Extraordinary does feel like a book of nighttime thoughts however. A brother and a sister spend an evening together, and the brother leaves her body behind in the morning. By its very nature, it is a tale of dark-hour thoughts.

“It occurs to me, in those four a.m. hours where your thoughts seem always to land on the wrong foot where they start, that I am as haunted these days by the catastrophes that didn’t happen or almost happened as I am by the ones that did. Is it, I wonder, that dark hour alone which sends you so far afield in pursuit of such things, such ugly little flowers? Why does one never think of these things in the daylight?”

The style is almost journalistic, the voice uncomplicated. Occasionally there is a poetic moment, but they do not clutter the story.

“I had dropped by her apartment unexpectedly late one afternoon, the winter night already collecting like soot between the neighbouring high-rises and the discarded Christmas trees up and down the length of the street. It was the final hours of a sullen January day in Toronto, when even the cheeriest souls find themselves fingering a length of rope and looking appreciatively upwards at the available roof beams. (I’m phrase-making here, but you know what I mean.)”

First, that lovely bit about the soot, which is what I wanted to share: evidence of the bursts of imagery. But then I went on, so you could glimpse the sardonic wit.

And, then, a bit that I do love, in the parenthesis. The sense of intimacy created just for that moment-within-a-moment. And, “phrase-making”. Do I “know” what he means? Not necessarily. But for a fragment of time I think that I might.

It is a surreal evening in the life of the character who survives this tale. And as Sally observes, there are banal elements where one might have hoped for something profound, but that feels appropriate somehow too.

“Most of the awful things in life turn out to have quite banal reasons – I’ve learned that. You know what I think? I think she thought her new man might like her more if she didn’t come with so much furniture [a daughter]. It might be even more banal than that.”

This, too, is one of those dark-hour thoughts. It feels true, still, in the light of day. Though this is not a novel that I love. Perhaps simply because I feel as though I am only observing, never fully immersed; this feels like a personal story, one in which I have no place (but now it’s difficult to determine how much of that has been determined by the book and how much by the dismissive comments made recently).

For slim novels about coming to grips with a difficult past, there are others that I have loved: Sijie Dai’s Balzac and the Chinese Seamstress (Translated by Ina Rilke) and Sándor Márai’s Embers (Translated by Carol Anne Janeway).

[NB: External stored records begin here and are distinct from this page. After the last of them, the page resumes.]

**config.mk**
```make
export PLATFORM = sky130hd
export DESIGN_NAME = fifo_wr_arbiter
export DESIGN_NICKNAME = d
export VERILOG_FILES = /design/src/rtl/fifo_arb_pkg.sv /design/src/rtl/fifo_wr_arbiter_rr_pick.sv /design/src/rtl/fifo_wr_arbiter.sv
export SDC_FILE = /design/constraint.sdc
export NUM_CORES = 1
export LEC_CHECK = 0
export BUFFER_PORTS_ARGS = -buffer_cell sky130_fd_sc_hd__buf_2
export CORE_ASPECT_RATIO = 0.7
export CORE_UTILIZATION = 44
export CTS_BUF_LIST = sky130_fd_sc_hd__clkbuf_16
export CTS_CLUSTER_SIZE = 14
export DETAILED_ROUTE_END_ITERATION = 16
export PLACE_DENSITY = 0.77
export SKIP_LAST_GASP = 1
export SLEW_MARGIN = 10
export SYNTH_ARGS = -nofsm -noshare
export SYNTH_HDL_FRONTEND = slang
export SYNTH_SLANG_ARGS = --single-unit
```
**constraint.sdc**
```tcl
create_clock -name wclk -period 2.4 [get_ports wclk]
set_input_delay 0.24 -clock wclk [delete_from_list [all_inputs] [get_ports wclk]]
set_output_delay 0.24 -clock wclk [all_outputs]
set_load 0.005 [all_outputs]
```
**src/rtl/fifo_arb_pkg.sv**
```systemverilog
// Shared types and defaults for the FIFO write-port arbiter.
// Holds the FSM encoding and the round-robin successor helper.
package fifo_arb_pkg;

    typedef enum logic {
        IDLE  = 1'b0,
        BURST = 1'b1
    } arb_state_t;

    localparam int DEF_DSIZE    = 8;
    localparam int DEF_NREQ     = 4;
    localparam int DEF_MAXBURST = 8;

    function automatic int rr_next(input int idx, input int nreq);
        return (idx >= nreq - 1) ? 0 : idx + 1;
    endfunction

endpackage

```
**src/rtl/fifo_wr_arbiter_rr_pick.sv**
```systemverilog
// Combinational round-robin picker: first set request at or after i_ptr, wrapping.
// Zero latency, no state, no backpressure.
module rr_pick #(
    parameter int NREQ = 4,
    parameter int IDXW = 2
) (
    input  logic [NREQ-1:0] i_req,
    input  logic [IDXW-1:0] i_ptr,
    output logic [NREQ-1:0] o_onehot,
    output logic [IDXW-1:0] o_idx,
    output logic            o_any
);

    logic [IDXW:0]   w_sum;
    logic [IDXW-1:0] w_c;
    logic            w_found;

    always_comb begin
        o_onehot = '0;
        o_idx    = '0;
        w_found  = 1'b0;
        w_sum    = '0;
        w_c      = '0;
        for (int k = 0; k < NREQ; k++) begin
            // i_ptr < NREQ, so one conditional subtract is enough to wrap
            w_sum = {1'b0, i_ptr} + (IDXW+1)'(k);
            if (w_sum >= (IDXW+1)'(NREQ)) begin
                w_sum = w_sum - (IDXW+1)'(NREQ);
            end
            w_c = w_sum[IDXW-1:0];
            if (!w_found && i_req[w_c]) begin
                w_found      = 1'b1;
                o_onehot[w_c] = 1'b1;
                o_idx        = w_c;
            end
        end
        o_any = w_found;
    end

endmodule

```
**src/rtl/fifo_wr_arbiter.sv**
```systemverilog
// Round-robin owner of the async FIFO write port; grant one cycle after valid in IDLE,
// one word per cycle in BURST, all requesters and winc held off while wfull is high.
module fifo_wr_arbiter
    import fifo_arb_pkg::*;
#(
    parameter int DSIZE    = DEF_DSIZE,
    parameter int NREQ     = DEF_NREQ,
    parameter int MAXBURST = DEF_MAXBURST
) (
    input  logic                  wclk,
    input  logic                  wrst,
    input  logic [NREQ-1:0]       req_valid,
    input  logic [NREQ*DSIZE-1:0] req_data,
    input  logic [NREQ-1:0]       req_last,
    output logic [NREQ-1:0]       req_ready,
    input  logic                  wfull,
    output logic                  winc,
    output logic [DSIZE-1:0]      wdata,
    output logic [NREQ-1:0]       grant,
    output logic                  busy
);

    localparam int IDXW = (NREQ > 1) ? $clog2(NREQ) : 1;
    localparam int CNTW = $clog2(MAXBURST + 1);

    arb_state_t      r_state, w_state_nxt;
    logic [NREQ-1:0] r_grant, w_grant_nxt;
    logic [IDXW-1:0] r_gidx, w_gidx_nxt;
    logic [IDXW-1:0] r_rr_ptr, w_rr_ptr_nxt;
    logic [CNTW-1:0] r_cnt, w_cnt_nxt;

    logic [NREQ-1:0] w_pick_oh;
    logic [IDXW-1:0] w_pick_idx;
    logic            w_pick_any;
    logic            w_xfer;
    logic            w_end;

    logic [DSIZE-1:0] w_word [NREQ];

    for (genvar i = 0; i < NREQ; i++) begin : g_word
        assign w_word[i] = req_data[i*DSIZE +: DSIZE];
    end

    rr_pick #(
        .NREQ (NREQ),
        .IDXW (IDXW)
    ) u_rr_pick (
        .i_req    (req_valid),
        .i_ptr    (r_rr_ptr),
        .o_onehot (w_pick_oh),
        .o_idx    (w_pick_idx),
        .o_any    (w_pick_any)
    );

    always_ff @(posedge wclk or posedge wrst) begin
        if (wrst) begin
            r_state  <= IDLE;
            r_grant  <= '0;
            r_gidx   <= '0;
            r_rr_ptr <= '0;
            r_cnt    <= '0;
        end else begin
            r_state  <= w_state_nxt;
            r_grant  <= w_grant_nxt;
            r_gidx   <= w_gidx_nxt;
            r_rr_ptr <= w_rr_ptr_nxt;
            r_cnt    <= w_cnt_nxt;
        end
    end

    always_comb begin
        w_state_nxt  = r_state;
        w_grant_nxt  = r_grant;
        w_gidx_nxt   = r_gidx;
        w_rr_ptr_nxt = r_rr_ptr;
        w_cnt_nxt    = r_cnt;
        req_ready    = '0;
        winc         = 1'b0;
        busy         = 1'b0;
        w_xfer       = 1'b0;
        w_end        = 1'b0;
        case (r_state)
            IDLE: begin
                if (w_pick_any) begin
                    w_state_nxt = BURST;
                    w_grant_nxt = w_pick_oh;
                    w_gidx_nxt  = w_pick_idx;
                    w_cnt_nxt   = '0;
                end
            end
            BURST: begin
                busy      = 1'b1;
                req_ready = r_grant & {NREQ{~wfull}};
                w_xfer    = req_valid[r_gidx] & ~wfull;
                winc      = w_xfer;
                if (w_xfer) begin
                    w_cnt_nxt = r_cnt + CNTW'(1);
                    // last and the cap landing together still end the burst only once
                    w_end = req_last[r_gidx] | (r_cnt == CNTW'(MAXBURST - 1));
                    if (w_end) begin
                        w_state_nxt  = IDLE;
                        w_grant_nxt  = '0;
                        w_rr_ptr_nxt = IDXW'(rr_next(int'(r_gidx), NREQ));
                    end
                end
            end
            default: begin
                w_state_nxt = IDLE;
                w_grant_nxt = '0;
            end
        endcase
    end

    assign grant = r_grant;
    assign wdata = (r_state == BURST) ? w_word[r_gidx] : '0;

endmodule

```
# Yosys cells after proc, flatten, opt, wreduce, memory -nomap -nowiden
# Cells that the tools add are included.
totals:
  input_bits: 43
  ramBits: 0
  rom_bits: 0
  n_memories: 0
  regBits: 13
  latch_bits: 0
  out_inout_bits: 18
  word_cells: 111
op_classes:
  reduce_logical: 14
  multipliers: 0
  shifts: 0
  order_cmp: 15
  n_div: 0
  bitwise_logic: 9
  n_mux: 55
  n_addsub: 9
  n_eq_ne: 4
op_table:
  columns: ["cell", "n"]
  rows:
  - ["$mux W4", 10]
  - ["$mux W8", 3]
  - ["$mux W1", 19]
  - ["$mux W2", 9]
  - ["$bmux W8 S2", 1]
  - ["$pmux W4 S2", 2]
  - ["$lt A2 B3 Y1 const B", 5]
  - ["$bmux W1 S2", 6]
  - ["$ge A3 B3 Y1 const B", 4]
  - ["$or A4 B4 Y4", 3]
  - ["$demux W1 S2", 4]
  - ["$ge A2 B1 Y1 const B", 4]
  - ["$sub A2 B1 Y2 const B", 4]
  - ["$logic_and A1 B1 Y1", 7]
  - ["$add A2 B2 Y3 const B", 2]
  - ["$ne A2 B1 Y1 const B", 3]
  - ["$reduce_and A3 Y1", 2]
  - ["$add A4 B1 Y4 const B", 1]
  - ["$and A4 B4 Y4", 1]
  - ["$eq A4 B3 Y1 const B", 1]
  - ["$reduce_and A2 Y1", 2]
  - ["$add A2 B1 Y3 const B", 1]
  - ["$ge A2 B3 Y1 const B", 1]
  - ["$logic_not A1 Y1", 3]
  - ["other kinds (7)", 8]

# Longest topological paths before layout
depth:
  depth_word: 16
  mapped_depth: 11
  ltp_nobuf: 7

# Hierarchy
# Synthesis repeated with hierarchy kept, for this count alone.
hier_totals:
  cells_unflattened: 121
  area_unflattened_um2: 1335.0
modules_own_cells:
  columns: ["mod", "cells_each", "instances", "area_per_inst_um2", "seq_area_each_um2"]
  rows:
  - ["fifo_wr_arbiter", 76, 1, 915.9, 325.3]
  - ["rr_pick", 45, 1, 419.2, 0.0]

# Least setup slack after synthesis
# No wires, ideal clock.
synth_path:
  kind: "reg-to-reg"
  start: "register r_rr_ptr[1]"
  end: "register r_grant[1] (netlist: grant[1])"
  synth_period_minus_slack_ns: 2.396
  path_slack_ns: 0.004
  required_time_ns: 2.317
  path_buffers: 4
  arrival_ns: 2.313
  setup_time_ns: 0.083
  path_stages_with_launch: 12
  cell_sequence: "dfrtp_1 > buf_2 > inv_1 > ha_1 > buf_2 > mux4_2 > nor4_2 > or2_1 > buf_4 > buf_6 > nand3_1 > o21ai_0"
synth_via:
  elab_chain_cells: 16
  word_cells_on_any_way: 64
  cone_classes: "7 x add/sub; 12 x order compare; 1 x eq/ne; 30 x mux; 3 x bitwise; 11 x reduce/logical"
synth_rtl:
  columns: ["item", "line_no", "source"]
  rows:
  - ["start, declared", "fifo_wr_arbiter.sv:29", "logic [IDXW-1:0] r_rr_ptr, w_rr_ptr_nxt;"]
  - ["start signal, assigned", "fifo_wr_arbiter.sv:66", "r_rr_ptr <= w_rr_ptr_nxt;"]
  - ["parallel branches: the longest is 16 deep, another holds $add A2 B1 Y3", null, null]
  - ["end signal, assigned", "fifo_wr_arbiter.sv:64", "r_grant <= w_grant_nxt;"]
  - ["end, declared", "fifo_wr_arbiter.sv:27", "logic [NREQ-1:0] r_grant, w_grant_nxt;"]
# Parallel ways; which one is timed is not known. The select of a mux whose other input is x is not followed.
# A chain may end at the register's enable or synchronous reset.

# Worst setup path after layout
layout_path:
  start: "register r_rr_ptr[0]"
  end: "register r_gidx[1]"
layout_via:
  elab_chain_cells: 15
  word_cells_on_any_way: 38
  cone_classes: "7 x add/sub; 4 x order compare; 20 x mux; 7 x reduce/logical"
layout_rtl:
  columns: ["item", "line_no", "source"]
  rows:
  - ["parallel branches: the longest is 15 deep, another holds $add A2 B1 Y3", null, null]
  - ["end signal, assigned", "fifo_wr_arbiter.sv:65", "r_gidx <= w_gidx_nxt;"]
  - ["end, declared", "fifo_wr_arbiter.sv:28", "logic [IDXW-1:0] r_gidx, w_gidx_nxt;"]
# Parallel ways; which one is timed is not known. The select of a mux whose other input is x is not followed.

==> impl_results.md <==
* Commonest non-fill, non-tap cell in the layout: buf_2
* Final Max Tran Viols at 0
* Yosys reg bits at 13
* Slowest Stage Delay on Critical Path at 0.58 ns
* Initial Utilization at a little under half
* Routed vias at about 1500
* First-pass GRT wire length at 5890 um
* Place WS at roughly 0.063 ns
* Placed cell count at around 260
* GRT Util Overall at between 20% and 30%
* Crit Path Category: reg2reg
* Share of layout cells above drive strength 1 at around 46%
* Post-synthesis cell type count at 35
* Synth Flop Type: dfrtp_1
* CTS buffer count at 3
* H-tree Lvls at 1
* # IOs at slightly above 60
* Post-route cell area at 0.00194 mm^2
* Critical path's top delay family: multiplexers
* DR pass1 iterations at 4
* Nature of the critical path endpoint: register
* Final core utilization at between 50 and 60%
* Crit Path Max Fanout at 8
* Worst path buffer plus inverter count at 1
* Routability cong. at 0.916
* Post-Syn Area at around 0.0015 mm^2
* Post-synth EDFFs at 0
* Startpoint Class: register
* Core Rows at 17
* Root Driver: clkbuf_16
* Vias in the first global route at 1332
* PwrDens at approximately 1200 mW/mm^2
* Area grow syn2layout at 27.4%
* Post-synth ARST share at 100%
* LEAKAGE at about 0.9 nW
* Initial antenna violation count at 0
* Top post-synthesis cells by area: dfrtp_1 21%, mux4_2 21%, ha_1 7.4%
* Chip Width at 72.3 um
* Largest net degree at the start of global routing at 28
* Fin crit share at 94.2%
* Syn Nets at 210
* Vias/cell at about 5.6
* Clock Latency Late Sink at between 0.2 and 0.25 ns
* # port buffers at 60
* Initial drt markers at 83
* Min Clock Period, post-route at ~2.3 ns
* Crit path from: r_rr_ptr[0]
* Final wirelength at ~3600 um
* Slowest cell on crit path: mux4_2
* CP required at about 2.5 ns
* Detailed placer's ending HPWL at approximately 2800 um
* Core footprint at approximately 0.0032 mm^2
* Placed instance area at 0.00186 mm^2
* Hold slack at ~0.0093 ns
* Detail Route Antenna Nets at 0
* Global route overflow at 0
* Status: finished clean
* Fill cell count at about 300
* Most frequent cells in the layout: 60 x buf_2, 15 x and2_1, 14 x mux4_2
* Max Cap Viol at 0
* Clock buffer depth at 2
* Final worst setup slack at 0.138 ns
* Worst-path cell chain: inv_1 > ha_1 > mux4_2 > nor2_2 > o221ai_1 > a32o_1
* Slew HR at approximately two thirds
* NumNets Final at approximately 270
* Setup repair bufs after CTS at 0
* Fin. Hold Viols at 0
* Syn_area_per_cell at between 9 and 10 um^2
* Syn Inst Count at ~160
* Yosys top cell by area: dfrtp_1
* Tot Pwr at between 2 and 2.5 mW
* Die area at between 0.003 and 0.004 mm^2
* Setup-failing EPs final at 0
* Setup TNS at 0 ns
* Ant diodes at 0
* CTS resizes at 0
* Synth Warn # at 0
* Yosys top cell area share at between 20% and 30%
* RSZ-0062 raised after global routing: yes
* Fmax at 0.442 GHz
* TritonCTS clock tree: yes
* DR WL/cell at between 10 and 15 um
* DIE HEIGHT at between 50 and 60 um
* Post-synthesis sequential area ratio at between 20% and 30%
* CTS sink cnt at 13
* Finished Layout Cells at between 200 and 300
* Max rail drop VDD at roughly 0.00063 V
* HP Class: in2async
* Crit path DAT at 2.39 ns
* Max Clock Skew at around 0.0014 ns
* Clk slew on worst S/H paths at approximately 0.040 ns
* DRC Markers at 0
* Least-Margin Pin Slew at approximately 0.48 ns
* Hold buffers post-CTS at 0
* Critical R2R Launch: r_rr_ptr[0]
* FF-to-FF setup slack at around 0.14 ns
## cell usage after synthesis, drive strengths merged (3+ instances only)
master,instances
nor2b,3
nand2,11
a221oi,5
buf,9
a31o,3
and2,15
o21ai,11
mux2i,6
nor2,10
inv,5
clkbuf,5
nand3,9
dfrtp,13
nand2b,5
mux2,5
ha,9
o21a,4
mux4,14
o22ai,5
## where the power goes
group / switching [mW] / internal [mW] / total (mW)
Combinational: 0.757 / 0.776 / 1.53
Clock: 0.0910 / 0.221 / 0.312
Sequential: 0.0917 / 0.298 / 0.389
Total: 0.940 / 1.30 / 2.23
## layer usage
layer | global-route usage, % | vias to the layer above | wire length (um)
li1 | - | 699 | -
met1 | 28.6 | 675 | 1660
met2 | 33.2 | 80 | 1580
met3 | 6.51 | 2 | 338
met4 | 2.61 | 0 | 30
met5 | 0 | - | 0
## area by class of cell
type | instances | area [um^2] | share of cell area [%]
tap | 47 | 58.8 | 3.03
inverter | 5 | 18.8 | 0.968
clock buffer | 3 | 75.1 | 3.87
sequential | 13 | 325 | 16.8
timing repair buffer | 67 | 353 | 18.2
multi-input combinational | 126 | 1100 | 56.9
clock inverter | 1 | 5.00 | 0.258
## worst reg2reg max path, stage by stage, from the launching register on
cell and delay [ns]:
dfrtp_1 0.34, inv_1 0.06, ha_1 0.47, mux4_2 0.58, nor2_2 0.26, o221ai_1 0.17, a32o_1 0.28
## registers in the layout, summed over array words and instances, names as in the netlist
signal    flops
grant         4
r_rr_ptr      2
r_gidx        2
r_state       1
r_cnt         4
## kinds of logic after synthesis
logic type | Yosys count | share of synthesized area [%]
compound gates | 34 | 15.9
xor+xnor | 2 | 1.15
fa+ha+maj | 9 | 7.40
buf+inv | 19 | 6.41
flops | 13 | 21.4
mux | 25 | 28.3
simple gates | 56 | 19.4
## path summary, 6_finish.rpt
path	end	cells past startpoint
worst max-delay path	r_gidx[1]	6
worst min-delay path	grant[3]	2
worst max register to register	r_gidx[1]	6
worst min register to register	r_cnt[0]	1
max in group asynchronous	r_state	2
min in group wclk	r_cnt[0]	1
No activity file was read; power rests on OpenSTA's default activity.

When it comes to Canadian male novelists with a spare style and credible female perspectives, I love the spare prose style of David Bergen (say, in The Age of Hope) or Richard Wright (as in Clara Callan, though October perhaps better showcases his leaner style) more.

Timothy Findley’s The Wars and Helen Humphrey’s The Lost Garden: as narratives of loss, I love them more.

“What happens with great literature is that the shadows on the pages move around.”

I wholeheartedly agree with David Gilmour on the value of re-reading. The shadows on the pages of David Gilmour’s writing have not moved around for me as a reader, but I can see where they shift for other readers.

Sometimes I can feel the shadows in stories, sometimes I am forced to chew upon them a few times before swallowing, sometimes I choke on them (and that takes some fine shadow-making): I poke at the shadows in Extraordinary, from the margins, but I can still admire their outlines.

For me, the ability to step into and out of shadows is as important as charting their movement. I’m glad to have read Extraordinary as part of my Giller longlist reading, for even if I do not love every book that I read, I love the act of reading, all the possibilities of understanding therein.

And maybe thinking we all read for the same reasons, wishing that David Gilmour would try harder to engage with some of the novelists he has dismissed, is not all that different from assuming that all of one’s favourite books are the best books ever written.